▸ Stored data
# # # # # # #
From an optimization exercise on the open Yosys and OpenROAD flow, aimed at small area; shortcuts taken in it are not production practice. Function was not checked in any run shown here: the RTL went through the layout flow alone. Power figures rest on the tool's default switching activity, not on a simulated workload.

--- design/flow/design.v ---
module prbs_gen (
  input  [15:0] word,
  output [15:0] next_word,
  output        state_zero,
  output [15:0] seed_word
);
  localparam REMAINDER_SIZE = 11;
  localparam [REMAINDER_SIZE:0] CRC_POLYNOMIAL = 'b1010_0000_0001;
  function [15:0] data_of;
    input [REMAINDER_SIZE-1:0] poly_ip;
    reg [REMAINDER_SIZE:0] nCRC;
    integer i;
    begin
      nCRC = {poly_ip, ^(CRC_POLYNOMIAL & {poly_ip, 1'b0})};
      for (i = 1; i < 16; i = i + 1) begin
        data_of[i-1] = nCRC[0];
        nCRC = {nCRC, ^(CRC_POLYNOMIAL & {nCRC[REMAINDER_SIZE-1:0], 1'b0})};
      end
      data_of[15] = nCRC[0];
    end
  endfunction
  wire [31:0] s;
  assign s[4:0]  = 5'b0;
  assign s[16:5] = word[15:4];
  genvar n;
  generate
    for (n = 17; n < 32; n = n + 1) begin : g_seq
      assign s[n] = s[n-11] ^ s[n-9];
    end
  endgenerate
  assign next_word = s[31:16];
  assign state_zero = ~|word[14:4];
  assign seed_word  = data_of(11'b111_1111_1110);
endmodule
`timescale 1ns / 1ps
module pulse_synchronizer(
    input clk,
    input in,
    output outb
    );
logic [1:0] ff_delay;
    always_ff @(posedge clk or posedge in)
      if (in) ff_delay <= 2'b00;
      else ff_delay <= {ff_delay[0],1'b1};
assign outb = ff_delay[1];
endmodule
Background: an optimization exercise with open tools, aiming at small area. Do not read the settings as production practice. The RTL was checked by simulation tests, not by an equivalence proof against the original design. Power is estimated from default activity; no workload was simulated.

==> flow/design.v <==
module mux2x(in_a, in_b, select, out);
	parameter WIDTH = 8;
	input [WIDTH - 1:0] in_a, in_b;
	output reg [WIDTH - 1:0] out;
	input select;
	always @* begin
		if(select == 1) out = in_b;
		else out = in_a;
	end 
endmodule 
module uds_counter(up, down, set, in, out, clk);
	parameter WIDTH = 8;
	parameter MAX   = (1 << 8) - 1;
	input [WIDTH-1:0] in;
	input up, down, set, clk;
	output reg [WIDTH-1:0] out;
	wire [2:0] uds;
	assign uds = {up, down, set};
	always @(posedge clk) begin
		if(uds[0] == 1'b1)
			out <= in;
		else if((uds[2] == 1'b1) && (out < MAX))
			out <= out + 1;
		else if((uds[1] == 1'b1) && (out > 0))
			out <= out - 1;
		else
			out <= out;
	end 
endmodule  
module up_counter(en, clr, count, clk);
	parameter WIDTH = 8;
	parameter MAX = (1 << WIDTH) - 1;
	input en, clr, clk;
	output reg [WIDTH-1:0] count;
	always @(posedge clk) begin
		if(clr) begin
			count <= 0;
		end
		else if(en && (count < MAX)) begin
 			count <= count + 1;
		end
	end
endmodule
module shift_register(in, out, clk, en, clr); 
	parameter DEPTH = 9;  
	input in;
	output reg [DEPTH-1:0] out;
	input clk, en, clr;
	always @(posedge clk) begin
		if(clr == 1'b1) begin
			out <= 0;
		end 
		else if(en == 1'b1) begin
			out <= (out << 1);
			out[0] <= in;
		end
	end
endmodule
# # # # # # #
▸ Aim of the task
Only a number should be given in reply: how many lines in the entries above hold "workload".

▸ Answer to this exercise
2